Explains Jones, “I think the main difference in SA is the very wide range of income and technology in the market. So companies will have to use forms of context that match the very broad consumer demographics. For example, location based mobile contextual services might use operator-based location and location-based SMS instead of apps on smartphones. But, the principles apply to all industries.”
He believes that pioneers will create new services and new customer relationships that will ultimately result in more revenue, better services, greater customer intimacy and so on. “It depends on the organisation’s business goals because context can be applied in many ways to support many different goals,” he explains.
Parry believes that if trust and privacy issues can be overcome, companies will be able to gain a customer base and community’s loyalty immediately. “In short, companies can move beyond customer insight and enter the sphere of customer intimacy – knowing exactly what a customer might need, at any given time,” he says.

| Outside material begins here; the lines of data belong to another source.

==> src/rtl/muxn_pkg.sv <==
// Shared definitions for the muxn_rr channel multiplexer: width helper,
// grant-mode constants and the output register state encoding.
package muxn_pkg;

  localparam int MUXN_MODE_SEL = 0;
  localparam int MUXN_MODE_RR  = 1;

  typedef enum logic {
    ST_EMPTY = 1'b0,
    ST_FULL  = 1'b1
  } state_t;

  function automatic int clog2(input int n);
    int r;
    r = 0;
    while ((1 << r) < n) r = r + 1;
    return r;
  endfunction

endpackage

According to Omar, pioneers will be able to differentiate their services faster than their competition by giving each customer a personalised experience. “This will improve customer retention and provide the platform for easier cross-sell and upsell of services to their customers by understanding the needs of their customers at a particular point in time. Business will experience a higher success rate associated with campaigns delivered to their target market,” he says.
To achieve this, he says, organisations need to identify processes that can be enhanced by being context-aware to differentiate services being delivered to customers. “These are services that will have the greatest business benefit by being differentiated to the customer,” he states.

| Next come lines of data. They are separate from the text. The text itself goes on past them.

## src/rtl/boa_peri_baudgen_if.sv

```systemverilog
// Peripheral memory bus shared by the boa_peri_* slaves.
// addr is a word address; rdata/ready are driven by the slave.
interface boa_mem_bus;
  logic [29:0] addr;
  logic [3:0]  we;
  logic [31:0] wdata;
  logic        re;
  logic [31:0] rdata;
  logic        ready;

  modport MEM (input addr, we, wdata, re, output rdata, ready);
  modport CPU (output addr, we, wdata, re, input rdata, ready);
endinterface

```

## src/rtl/boa_peri_baudgen.sv

```systemverilog
// Fractional baud clock generator: a 16.8 fixed-point divisor sets the
// average uart_clk period; divisor changes only land at period boundaries.
module boa_peri_baudgen #(
  parameter logic [31:0] addr        = 32'h8000_0010,
  parameter logic [23:0] default_div = 24'h000A2C,
  parameter bit          default_en  = 1'b1
) (
  input  logic       clk,
  input  logic       rst,
  boa_mem_bus.MEM    bus,
  output logic       uart_clk,
  output logic       tick
);

  localparam logic [23:0] MIN_DIV = 24'h000200;

  function automatic logic [23:0] clamp_div(input logic [23:0] d);
    return (d < MIN_DIV) ? MIN_DIV : d;
  endfunction

  localparam logic [23:0] RESET_DIV = clamp_div(default_div);
  localparam logic [29:0] BASE_W    = addr[31:2];

  logic [23:0] div_shadow;
  logic [23:0] div_active;
  logic        en;
  logic [24:0] acc;
  logic [15:0] pcount;
  logic [31:0] rdata_q;

  logic        sel_div, sel_ctrl, sel_stat;
  logic        div_wr, ctrl_wr;
  logic [23:0] div_merged, shadow_next;
  logic        en_next, restart;
  logic [24:0] s;
  logic        hit;
  logic [31:0] rd_val;
  logic        unused_bits;

  assign bus.ready   = 1'b1;
  assign bus.rdata   = rdata_q;
  assign unused_bits = ^{bus.wdata[31:24], bus.we[3]};

  // Address decode, byte-lane merge, control decode and read mux
  always_comb begin
    sel_div  = (bus.addr == BASE_W);
    sel_ctrl = (bus.addr == BASE_W + 30'd1);
    sel_stat = (bus.addr == BASE_W + 30'd2);

    div_merged = div_shadow;
    for (int unsigned i = 0; i < 3; i++) begin
      if (bus.we[i]) div_merged[8*i +: 8] = bus.wdata[8*i +: 8];
    end
    div_wr      = sel_div && (|bus.we);
    shadow_next = div_wr ? clamp_div(div_merged) : div_shadow;

    // EN and RESTART both live in byte lane 0
    ctrl_wr = sel_ctrl && bus.we[0];
    en_next = ctrl_wr ? bus.wdata[0] : en;
    restart = ctrl_wr && bus.wdata[1];

    s   = acc + 25'd512;
    hit = (s >= {1'b0, div_active});

    rd_val = '0;
    if (bus.re) begin
      if (sel_div)       rd_val = {8'h00, div_shadow};
      else if (sel_ctrl) rd_val = {31'b0, en};
      else if (sel_stat) rd_val = {pcount, 14'b0, (div_shadow != div_active), uart_clk};
    end
  end

  // Register file, phase accumulator and generated clock
  always_ff @(posedge clk) begin
    if (rst) begin
      div_shadow <= RESET_DIV;
      div_active <= RESET_DIV;
      en         <= default_en;
      acc        <= '0;
      uart_clk   <= 1'b0;
      tick       <= 1'b0;
      pcount     <= '0;
      rdata_q    <= '0;
    end else begin
      div_shadow <= shadow_next;
      en         <= en_next;
      rdata_q    <= rd_val;
      // Idle, disable and restart all park the generator low with acc cleared;
      // a DIV write cannot share a cycle with a CTRL write, so while running
      // shadow_next equals div_shadow here.
      if (!en || !en_next || restart) begin
        acc        <= '0;
        uart_clk   <= 1'b0;
        tick       <= 1'b0;
        div_active <= shadow_next;
      end else if (hit) begin
        acc      <= s - {1'b0, div_active};
        uart_clk <= ~uart_clk;
        tick     <= ~uart_clk;
        if (uart_clk) begin
          div_active <= div_shadow;
          pcount     <= pcount + 16'd1;
        end
      end else begin
        acc  <= s;
        tick <= 1'b0;
      end
    end
  end

endmodule

```

## src/flat_wrapper.sv

```systemverilog
// flat-port wrapper written by rule: the top's interface ports become plain ports
module boa_peri_baudgen_flat 
#(
  parameter logic [31:0] addr        = 32'h8000_0010,
  parameter logic [23:0] default_div = 24'h000A2C,
  parameter bit          default_en  = 1'b1
)
  (clk, rst, uart_clk, tick, bus_addr, bus_we, bus_wdata, bus_re, bus_rdata, bus_ready);
  boa_mem_bus bus_i ();
  input  logic clk;
  input  logic rst;
  output logic uart_clk;
  output logic tick;
  input wire logic [$bits(bus_i.addr)-1:0] bus_addr;
  input wire logic [$bits(bus_i.we)-1:0] bus_we;
  input wire logic [$bits(bus_i.wdata)-1:0] bus_wdata;
  input wire logic [$bits(bus_i.re)-1:0] bus_re;
  output wire logic [$bits(bus_i.rdata)-1:0] bus_rdata;
  output wire logic [$bits(bus_i.ready)-1:0] bus_ready;
  assign bus_i.addr = bus_addr;
  assign bus_i.we = bus_we;
  assign bus_i.wdata = bus_wdata;
  assign bus_i.re = bus_re;
  assign bus_rdata = bus_i.rdata;
  assign bus_ready = bus_i.ready;
  boa_peri_baudgen #(.addr(addr), .default_div(default_div), .default_en(default_en)) u_core (.clk(clk), .rst(rst), .bus(bus_i), .uart_clk(uart_clk), .tick(tick));
endmodule
```

## config.mk

```make
export PLATFORM = sky130hd
export DESIGN_NAME = boa_peri_baudgen_flat
export DESIGN_NICKNAME = d
export VERILOG_FILES = /design/src/rtl/boa_peri_baudgen_if.sv /design/src/rtl/boa_peri_baudgen.sv /design/src/flat_wrapper.sv
export SDC_FILE = /design/constraint.sdc
export NUM_CORES = 1
export LEC_CHECK = 0
export BUFFER_PORTS_ARGS = -buffer_cell sky130_fd_sc_hd__buf_2
export CORE_MARGIN = 2
export CORE_UTILIZATION = 23
export DETAILED_ROUTE_END_ITERATION = 10
export GPL_TIMING_DRIVEN = 0
export SLEW_MARGIN = 30
export SYNTH_ARGS = -nofsm -noshare
export SYNTH_HDL_FRONTEND = slang
export SYNTH_SLANG_ARGS = --single-unit
export TNS_END_PERCENT = 10
```

## constraint.sdc

```tcl
create_clock -name clk -period 8.9 [get_ports clk]
set_input_delay 0 -clock clk [delete_from_list [all_inputs] [get_ports clk]]
set_output_delay 0 -clock clk [all_outputs]
set_load 0.02 [all_outputs]
```

==> results.tsv <==
metric	value	unit
outcome	complete, no violations	
CP Max Fanout	10	
EDFF count, synth	0	
Ports	104	
Area contributors post-synth	dfxtp_1 (37%), xnor2_1 (5.7%), nand2_1 (5.3%)	
Final Cycle Share	0.4491	
Skew-Pair Late Insertion Delay	420	ps
Peak VDD IR	0.1921	mV
Reg clk slew, reported paths	50	ps
sequential-to-total area share from yosys stat	0.3704	
DIE HEIGHT	174.7	um
Async SR Flop Fraction	0	
Setup violations, final	0	
count of warnings emitted by yosys	0	
final hold violations	0	
area grow syn2layout	28.78	%
Synth area leader	dfxtp_1	
Peak Freq	250.2	MHz
Num CTS Buffers	17	
CP endpoint kind	flop	
layout cells sized above 1	0.1752	
GP Congestion	0.8863	
CTS Sinks	124	
die area	0.03052	sq mm
type of origin of the critical path	flop	
Final ANT Viol Nets	0	
Rel. slew slack	0.4592	
Tmin final	3997	ps
worst slew pin tran	808.2	ps
DRT Pass-1 Iters	5	
setup skew after layout	5.318	ps
gate count of the mapped netlist	789	
Pwr per Cell Area	310.0	mW/mm^2
initial antenna violation count	0	
unrepaired setup endpoints after global routing	no	
CTS tree	done	
Setup Buffers After CTS	0	
routed vias	6349	
core box area	0.02870	sq mm
vias in the first global route	6044	
Vias/cell	4.788	
Main synth FF type	dfxtp_1	
largest net degree at the start of global routing	17	
crit path DAT	4340	ps
Detailed Place HPWL	15880	um
Remaining Overflow, GRT	0	
initial drt markers	413	
top cell type's share of synthesized area	0.3704	
CTS Buffer Depth	2	
Worst Hold Depth	4	
Inst Count DP	1265	
initial core utilization	0.2335	
Row Count	62	
GR Util All Layers	0.1332	
die width	174.7	um
Worst Reg-to-Reg Cells	14	
LEAKAGE	3.478	nW
Post-Syn Area	0.006703	sq mm
Syn Nets	885	
Commonest cells post-synth	dfxtp_1 (124), nand2_1 (94), a21oi_1 (63)	
Slew Limit Fails	0	
fin cells	1326	
Port Buffers	92	
post-synth cell types	72	
fin nets	1025	
Fin Setup TNS	0	ps
DRC	0	
routed len/inst	15.55	um
H-tree depth	4	
Avg Synthesized Cell Area	8.495	sq um
CTS-repair resized insts	0	
top-count cell post-synth	dfxtp_1	
max-cap violations	0	
root buf cell	clkbuf_16	
first-pass GRT wire length	32310	um
WS Path Type	reg -> reg	
diode count	0	
Total Wirelength	20620	um
CP Data Required Time	9240	ps
Seq cells post-synth	124	
class of the worst hold path	in -> reg	
## routing by layer
metal / track usage / vias to the layer above / wire (um)
met5: 0 / - / 0
met4: 0.05729 / 0 / 547
met3: 0.02785 / 38 / 1182
met1: 0.1679 / 2979 / 9240
li1: - / 3109 / -
met2: 0.2197 / 223 / 9648
## cell usage in the layout, fill, tap and decap left out, types with 13 or more instances in the layout
cell	instances
nor4_1	15
mux2i_1	24
xor2_1	18
nand2_1	94
a21oi_1	63
clkbuf_1	21
nand3_1	30
inv_1	38
nand4_1	13
clkbuf_16	17
dlygate4sd3_1	29
nor2_1	49
o21ai_0	22
and2_1	27
xnor2_1	44
dfxtp_1	124
ha_1	26
nor3_1	22
buf_2	100
## path summary, 6_finish.rpt
| kind | startpoint | end | slack, ps |
|---|---|---|---|
| setup / recovery | u_core.acc[9] | u_core.div_active[13] | 4900 |
| hold / removal | bus_addr[1] | u_core.bus.rdata[0] | 7 |
| hold reg to reg | u_core.acc[3] | u_core.acc[3] | 460 |
| setup reg to reg | u_core.acc[9] | u_core.div_active[13] | 4900 |
## stage by stage
step	instance area [sq um]	hold WS [ps]	utilization	total power, mW	setup slack (ps)
finish	8632	6.725	0.3007	2.676	4903
detailed placement	7649	283.7	0.2665	1.848	4969
CTS	8632	4.287	0.3007	2.672	4932
global placement	7644	273.9	0.2663	1.841	4991
global route	8632	46.58	0.3007	2.829	4666
floorplan	6703	138.2	-	1.575	5792
## cell families after synthesis
| kind of cell | synth area share |
|---|---|
| AOI/OAI and AO/OA | 0.1831 |
| DFF | 0.3704 |
| xor gates and xnor gates | 0.08102 |
| adders and majority gates | 0.05152 |
| other | 0.0005595 |
| and+or+nand+nor | 0.2246 |
| buffers and inverters | 0.04629 |
| muxes | 0.04256 |
## report_power, final
part	internal (mW)	leakage [nW]	total, mW	switching, mW
registers	0.627	1.01	0.689	0.0622
logic	0.473	2.14	1.18	0.703
clock network	0.555	0.333	0.811	0.256
total	1.65	3.48	2.68	1.02
## layout make-up
cell class	instances	area, sq um
plain buffers	33	167.7
inverters	38	142.6
fillers	3088	20070
flip-flops and latches	124	2482
clock buffers	22	484.2
well taps	384	480.5
multi-input cells	594	3915
clock inverters	10	209.0
repair buffers	121	750.7
## repair_timing
action / 4_1_cts / 5_1_grt
hold buffers: 29 / 0
hold endpoints to repair: 32 / 0
endpoints found under the setup margin: 0 / 0
## flip-flops by register name (all words and copies together), names as in the netlist
register / cells
u_core.bus.rdata: 32
u_core.acc: 25
u_core.div_active: 24
u_core.div_shadow: 24
u_core.pcount: 16
u_core.en: 1
u_core.tick: 1
u_core.uart_clk: 1
## worst max-delay path: stages (launching register included)
cell and delay [ps]:
dfxtp_1 500, ha_1 290, and3_2 240, nand4_1 140, xnor2_1 280, ha_1 350
a21o_1 180, a21oi_1 260, or2_2 180, nand3_1 120, o21ai_1 470, buf_2 340
buf_2 290, a31oi_1 110, o22ai_1 160
Power figures use the tool's default switching activity.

Parry suggests a three-step approach, where companies first determine if their current strategies and initiatives can actually be improved by adopting context-aware computing. “There has to be measurable business benefits to adopting the strategy. Start small – perhaps by using the data to improve your call centre follow-ups or marketing efforts- and build on that. Secondly, speak to your local software developers about the technology. Make sure that the platform you are using to design the application allows building and using context-aware business applications and ease of use. You’d be surprised how many talented local software developers in South Africa are actually leading the field of context-aware computing. Lastly, start planning for innovation as soon as possible.”
“No company can claim to have perfected the secret to ‘context-aware’ marketing as of yet, but that makes experimentation in the field all the more crucial. Don’t be afraid to lead the race,” Parry concludes.